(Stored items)

--- src/rtl/prcm_pkg.sv ---
// shared widths, register indexes and reset values of the pump runtime meter
`timescale 1ns / 1ps
`default_nettype none
package prcm_pkg;

  // field widths
  localparam int unsigned PULSE_W = 16;
  localparam int unsigned TIME_W  = 32;
  localparam int unsigned START_W = 16;
  localparam int unsigned CFG_W   = 16;
  localparam int unsigned CFG_IDX_W = 1;

  // configuration register indexes
  typedef enum logic [CFG_IDX_W-1:0] {
    CFG_PULSE_THRESHOLD = 1'b0,
    CFG_CONSUMPTION     = 1'b1
  } cfg_idx_t;

  // configuration reset values
  localparam logic [CFG_W-1:0] THRESHOLD_RST   = 16'd0;
  localparam logic [CFG_W-1:0] CONSUMPTION_RST = 16'd55;

endpackage
`default_nettype wire

--- src/rtl/prcm_if.sv ---
// beat channels of the pump runtime meter: tick input and result output
`timescale 1ns / 1ps
`default_nettype none
interface prcm_in_if;
  logic                           valid;
  logic                           ready;
  logic [prcm_pkg::PULSE_W-1:0]   pulse_count;
  logic                           at_midnight;
  logic                           clear_request;
  logic                           suspend;
  logic [prcm_pkg::TIME_W-1:0]    now_ms;

  modport source (
    output valid, pulse_count, at_midnight, clear_request, suspend, now_ms,
    input  ready
  );
  modport sink (
    input  valid, pulse_count, at_midnight, clear_request, suspend, now_ms,
    output ready
  );
endinterface

interface prcm_out_if;
  logic                           valid;
  logic                           ready;
  logic                           pump_on;
  logic                           pump_changed;
  logic [prcm_pkg::TIME_W-1:0]    work_time_total;
  logic [prcm_pkg::TIME_W-1:0]    work_time_day;
  logic [prcm_pkg::TIME_W-1:0]    work_time_prev;
  logic [prcm_pkg::TIME_W-1:0]    consumption_total;
  logic [prcm_pkg::TIME_W-1:0]    consumption_day;
  logic [prcm_pkg::TIME_W-1:0]    consumption_prev;
  logic [prcm_pkg::START_W-1:0]   start_count;
  logic [prcm_pkg::TIME_W-1:0]    last_run_ms;
  logic [prcm_pkg::TIME_W-1:0]    current_run_ms;
  logic [prcm_pkg::TIME_W-1:0]    current_consumption;

  modport source (
    output valid, pump_on, pump_changed, work_time_total, work_time_day,
           work_time_prev, consumption_total, consumption_day, consumption_prev,
           start_count, last_run_ms, current_run_ms, current_consumption,
    input  ready
  );
  modport sink (
    input  valid, pump_on, pump_changed, work_time_total, work_time_day,
           work_time_prev, consumption_total, consumption_day, consumption_prev,
           start_count, last_run_ms, current_run_ms, current_consumption,
    output ready
  );
endinterface
`default_nettype wire

--- src/rtl/pump_runtime_consumption_meter.sv ---
// pump runtime and fuel consumption meter top level
// an accepted tick beat passes the tick register, then the state/result register
// throughput: one tick per cycle while out_ch is not stalled; the tick register
// feeds the state registers, which form the result register: one update per cycle
// reset: synchronous active-low rst_n clears all counters, run state and both stages,
// threshold resets to 0 and consumption per second to 55
`timescale 1ns / 1ps
`default_nettype none
module pump_runtime_consumption_meter (
  input  wire logic                              clk,
  input  wire logic                              rst_n,
  prcm_in_if.sink                                in_ch,
  prcm_out_if.source                             out_ch,
  input  wire logic                              cfg_we,
  input  wire logic [prcm_pkg::CFG_IDX_W-1:0]    cfg_idx,
  input  wire logic [prcm_pkg::CFG_W-1:0]        cfg_wdata
);

  localparam int unsigned TW = prcm_pkg::TIME_W;
  localparam int unsigned SW = prcm_pkg::START_W;

  // configuration
  logic [prcm_pkg::CFG_W-1:0] threshold_r;
  logic [prcm_pkg::CFG_W-1:0] cps_r;

  // tick register
  logic                         in_vld_r;
  logic [prcm_pkg::PULSE_W-1:0] pulse_r;
  logic                         midnight_r;
  logic                         clear_r;
  logic                         suspend_r;
  logic [TW-1:0]                now_r;

  // state and result register
  logic          out_vld_r;
  logic          changed_r, changed_nxt;
  logic          running_r, running_nxt;
  logic [TW-1:0] sec_total_r, sec_total_nxt;
  logic [TW-1:0] sec_today_r, sec_today_nxt;
  logic [TW-1:0] sec_prev_r, sec_prev_nxt;
  logic [TW-1:0] fuel_total_r, fuel_total_nxt;
  logic [TW-1:0] fuel_today_r, fuel_today_nxt;
  logic [TW-1:0] fuel_prev_r, fuel_prev_nxt;
  logic [SW-1:0] starts_r, starts_nxt;
  logic [TW-1:0] run_start_r, run_start_nxt;
  logic [TW-1:0] run_len_r, run_len_nxt;
  logic [TW-1:0] last_run_r, last_run_nxt;
  logic [TW-1:0] run_fuel_r, run_fuel_nxt;

  logic          advance;
  logic          pump_on;
  logic [TW-1:0] cps_ext;

  // handshake: tick register moves on when the result slot is free or being taken
  assign advance      = in_vld_r && (!out_vld_r || out_ch.ready);
  assign in_ch.ready  = !in_vld_r || advance;
  assign cps_ext      = {{(TW - prcm_pkg::CFG_W){1'b0}}, cps_r};
  assign pump_on      = (pulse_r > threshold_r);

  // configuration writes
  always_ff @(posedge clk) begin
    if (!rst_n) begin
      threshold_r <= prcm_pkg::THRESHOLD_RST;
      cps_r       <= prcm_pkg::CONSUMPTION_RST;
    end else if (cfg_we) begin
      case (prcm_pkg::cfg_idx_t'(cfg_idx))
        prcm_pkg::CFG_PULSE_THRESHOLD: threshold_r <= cfg_wdata;
        prcm_pkg::CFG_CONSUMPTION:     cps_r       <= cfg_wdata;
        default: ;
      endcase
    end
  end

  // tick register
  always_ff @(posedge clk) begin
    if (!rst_n) begin
      in_vld_r <= 1'b0;
    end else if (in_ch.ready) begin
      in_vld_r <= in_ch.valid;
    end
  end

  always_ff @(posedge clk) begin
    if (in_ch.valid && in_ch.ready) begin
      pulse_r    <= in_ch.pulse_count;
      midnight_r <= in_ch.at_midnight;
      clear_r    <= in_ch.clear_request;
      suspend_r  <= in_ch.suspend;
      now_r      <= in_ch.now_ms;
    end
  end

  // per-tick update, skipped while suspended: rollover, edge handling, accumulation, clear
  always_comb begin
    changed_nxt    = 1'b0;
    running_nxt    = running_r;
    sec_total_nxt  = sec_total_r;
    sec_today_nxt  = sec_today_r;
    sec_prev_nxt   = sec_prev_r;
    fuel_total_nxt = fuel_total_r;
    fuel_today_nxt = fuel_today_r;
    fuel_prev_nxt  = fuel_prev_r;
    starts_nxt     = starts_r;
    run_start_nxt  = run_start_r;
    run_len_nxt    = run_len_r;
    last_run_nxt   = last_run_r;
    run_fuel_nxt   = run_fuel_r;

    if (!suspend_r) begin
      // midnight rollover
      if (midnight_r) begin
        sec_prev_nxt   = sec_today_r;
        sec_today_nxt  = '0;
        fuel_prev_nxt  = fuel_today_r;
        fuel_today_nxt = '0;
        starts_nxt     = '0;
      end

      // on/off edges
      running_nxt = pump_on;
      if (pump_on != running_r) begin
        changed_nxt  = 1'b1;
        run_fuel_nxt = '0;
        if (pump_on) begin
          starts_nxt    = starts_nxt + SW'(1);
          run_start_nxt = now_r;
        end else begin
          last_run_nxt = run_len_r;
          run_len_nxt  = '0;
        end
      end

      // accumulation while running
      if (pump_on) begin
        sec_total_nxt  = sec_total_nxt + TW'(1);
        sec_today_nxt  = sec_today_nxt + TW'(1);
        fuel_total_nxt = fuel_total_nxt + cps_ext;
        fuel_today_nxt = fuel_today_nxt + cps_ext;
        run_fuel_nxt   = run_fuel_nxt + cps_ext;
        run_len_nxt    = now_r - run_start_nxt;
      end

      // clear request
      if (clear_r) begin
        sec_total_nxt  = '0;
        sec_today_nxt  = '0;
        sec_prev_nxt   = '0;
        fuel_total_nxt = '0;
        fuel_today_nxt = '0;
        fuel_prev_nxt  = '0;
        starts_nxt     = '0;
      end
    end
  end

  // result valid flag
  always_ff @(posedge clk) begin
    if (!rst_n) begin
      out_vld_r <= 1'b0;
    end else if (advance) begin
      out_vld_r <= 1'b1;
    end else if (out_ch.ready) begin
      out_vld_r <= 1'b0;
    end
  end

  // state / result register
  always_ff @(posedge clk) begin
    if (!rst_n) begin
      changed_r    <= 1'b0;
      running_r    <= 1'b0;
      sec_total_r  <= '0;
      sec_today_r  <= '0;
      sec_prev_r   <= '0;
      fuel_total_r <= '0;
      fuel_today_r <= '0;
      fuel_prev_r  <= '0;
      starts_r     <= '0;
      run_start_r  <= '0;
      run_len_r    <= '0;
      last_run_r   <= '0;
      run_fuel_r   <= '0;
    end else if (advance) begin
      changed_r    <= changed_nxt;
      running_r    <= running_nxt;
      sec_total_r  <= sec_total_nxt;
      sec_today_r  <= sec_today_nxt;
      sec_prev_r   <= sec_prev_nxt;
      fuel_total_r <= fuel_total_nxt;
      fuel_today_r <= fuel_today_nxt;
      fuel_prev_r  <= fuel_prev_nxt;
      starts_r     <= starts_nxt;
      run_start_r  <= run_start_nxt;
      run_len_r    <= run_len_nxt;
      last_run_r   <= last_run_nxt;
      run_fuel_r   <= run_fuel_nxt;
    end
  end

  // result beat
  assign out_ch.valid               = out_vld_r;
  assign out_ch.pump_on             = running_r;
  assign out_ch.pump_changed        = changed_r;
  assign out_ch.work_time_total     = sec_total_r;
  assign out_ch.work_time_day       = sec_today_r;
  assign out_ch.work_time_prev      = sec_prev_r;
  assign out_ch.consumption_total   = fuel_total_r;
  assign out_ch.consumption_day     = fuel_today_r;
  assign out_ch.consumption_prev    = fuel_prev_r;
  assign out_ch.start_count         = starts_r;
  assign out_ch.last_run_ms         = last_run_r;
  assign out_ch.current_run_ms      = run_len_r;
  assign out_ch.current_consumption = run_fuel_r;

  // no run length or run fuel while the pump is off
  a_off_no_run : assert property (@(posedge clk) disable iff (!rst_n)
    !running_r |-> (run_len_r == '0) && (run_fuel_r == '0))
    else $error("run length or fuel nonzero while pump off");

  // a pending switch-on result shows a fresh run
  a_on_fresh : assert property (@(posedge clk) disable iff (!rst_n)
    out_vld_r && changed_r && running_r |-> (run_len_r == '0) && (run_fuel_r == cps_ext))
    else $error("switch-on result does not start a fresh run");

  // a stalled result keeps the state frozen
  a_stall_hold : assert property (@(posedge clk) disable iff (!rst_n)
    out_vld_r && !out_ch.ready |=> $stable(sec_total_r) && $stable(running_r)
                                   && $stable(fuel_total_r) && out_vld_r)
    else $error("state moved while result stalled");

  // a waiting tick is neither lost nor overwritten
  a_tick_hold : assert property (@(posedge clk) disable iff (!rst_n)
    in_vld_r && !advance |=> in_vld_r && $stable(now_r) && $stable(pulse_r))
    else $error("waiting tick lost");

  // a suspended tick leaves the accumulators untouched
  a_suspend : assert property (@(posedge clk) disable iff (!rst_n)
    advance && suspend_r |=> !changed_r && $stable(fuel_total_r) && $stable(starts_r))
    else $error("suspended tick changed state");

endmodule
`default_nettype wire
--- src/flat_wrapper.sv ---
// flat-port wrapper written by rule: the top's interface ports become plain ports
module pump_runtime_consumption_meter_flat 
  (clk, rst_n, cfg_we, cfg_idx, cfg_wdata, in_ch_valid, in_ch_pulse_count, in_ch_at_midnight, in_ch_clear_request, in_ch_suspend, in_ch_now_ms, in_ch_ready, out_ch_valid, out_ch_pump_on, out_ch_pump_changed, out_ch_work_time_total, out_ch_work_time_day, out_ch_work_time_prev, out_ch_consumption_total, out_ch_consumption_day, out_ch_consumption_prev, out_ch_start_count, out_ch_last_run_ms, out_ch_current_run_ms, out_ch_current_consumption, out_ch_ready);
  prcm_in_if in_ch_i ();
  prcm_out_if out_ch_i ();
  input  wire logic clk;
  input  wire logic rst_n;
  input  wire logic cfg_we;
  input  wire logic [prcm_pkg::CFG_IDX_W-1:0] cfg_idx;
  input  wire logic [prcm_pkg::CFG_W-1:0] cfg_wdata;
  input wire logic [$bits(in_ch_i.valid)-1:0] in_ch_valid;
  input wire logic [$bits(in_ch_i.pulse_count)-1:0] in_ch_pulse_count;
  input wire logic [$bits(in_ch_i.at_midnight)-1:0] in_ch_at_midnight;
  input wire logic [$bits(in_ch_i.clear_request)-1:0] in_ch_clear_request;
  input wire logic [$bits(in_ch_i.suspend)-1:0] in_ch_suspend;
  input wire logic [$bits(in_ch_i.now_ms)-1:0] in_ch_now_ms;
  output wire logic [$bits(in_ch_i.ready)-1:0] in_ch_ready;
  output wire logic [$bits(out_ch_i.valid)-1:0] out_ch_valid;
  output wire logic [$bits(out_ch_i.pump_on)-1:0] out_ch_pump_on;
  output wire logic [$bits(out_ch_i.pump_changed)-1:0] out_ch_pump_changed;
  output wire logic [$bits(out_ch_i.work_time_total)-1:0] out_ch_work_time_total;
  output wire logic [$bits(out_ch_i.work_time_day)-1:0] out_ch_work_time_day;
  output wire logic [$bits(out_ch_i.work_time_prev)-1:0] out_ch_work_time_prev;
  output wire logic [$bits(out_ch_i.consumption_total)-1:0] out_ch_consumption_total;
  output wire logic [$bits(out_ch_i.consumption_day)-1:0] out_ch_consumption_day;
  output wire logic [$bits(out_ch_i.consumption_prev)-1:0] out_ch_consumption_prev;
  output wire logic [$bits(out_ch_i.start_count)-1:0] out_ch_start_count;
  output wire logic [$bits(out_ch_i.last_run_ms)-1:0] out_ch_last_run_ms;
  output wire logic [$bits(out_ch_i.current_run_ms)-1:0] out_ch_current_run_ms;
  output wire logic [$bits(out_ch_i.current_consumption)-1:0] out_ch_current_consumption;
  input wire logic [$bits(out_ch_i.ready)-1:0] out_ch_ready;
  assign in_ch_i.valid = in_ch_valid;
  assign in_ch_i.pulse_count = in_ch_pulse_count;
  assign in_ch_i.at_midnight = in_ch_at_midnight;
  assign in_ch_i.clear_request = in_ch_clear_request;
  assign in_ch_i.suspend = in_ch_suspend;
  assign in_ch_i.now_ms = in_ch_now_ms;
  assign in_ch_ready = in_ch_i.ready;
  assign out_ch_valid = out_ch_i.valid;
  assign out_ch_pump_on = out_ch_i.pump_on;
  assign out_ch_pump_changed = out_ch_i.pump_changed;
  assign out_ch_work_time_total = out_ch_i.work_time_total;
  assign out_ch_work_time_day = out_ch_i.work_time_day;
  assign out_ch_work_time_prev = out_ch_i.work_time_prev;
  assign out_ch_consumption_total = out_ch_i.consumption_total;
  assign out_ch_consumption_day = out_ch_i.consumption_day;
  assign out_ch_consumption_prev = out_ch_i.consumption_prev;
  assign out_ch_start_count = out_ch_i.start_count;
  assign out_ch_last_run_ms = out_ch_i.last_run_ms;
  assign out_ch_current_run_ms = out_ch_i.current_run_ms;
  assign out_ch_current_consumption = out_ch_i.current_consumption;
  assign out_ch_i.ready = out_ch_ready;
  pump_runtime_consumption_meter u_core (.clk(clk), .rst_n(rst_n), .in_ch(in_ch_i), .out_ch(out_ch_i), .cfg_we(cfg_we), .cfg_idx(cfg_idx), .cfg_wdata(cfg_wdata));
endmodule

> INSTRUCTIONS TO FOLLOW
Reprint the data above from the opening line to the line holding "localparam int unsigned TIME_W", inclusive, and nothing else.

> EXERCISE OUTPUT
--- src/rtl/prcm_pkg.sv ---
// shared widths, register indexes and reset values of the pump runtime meter
`timescale 1ns / 1ps
`default_nettype none
package prcm_pkg;

  // field widths
  localparam int unsigned PULSE_W = 16;
  localparam int unsigned TIME_W  = 32;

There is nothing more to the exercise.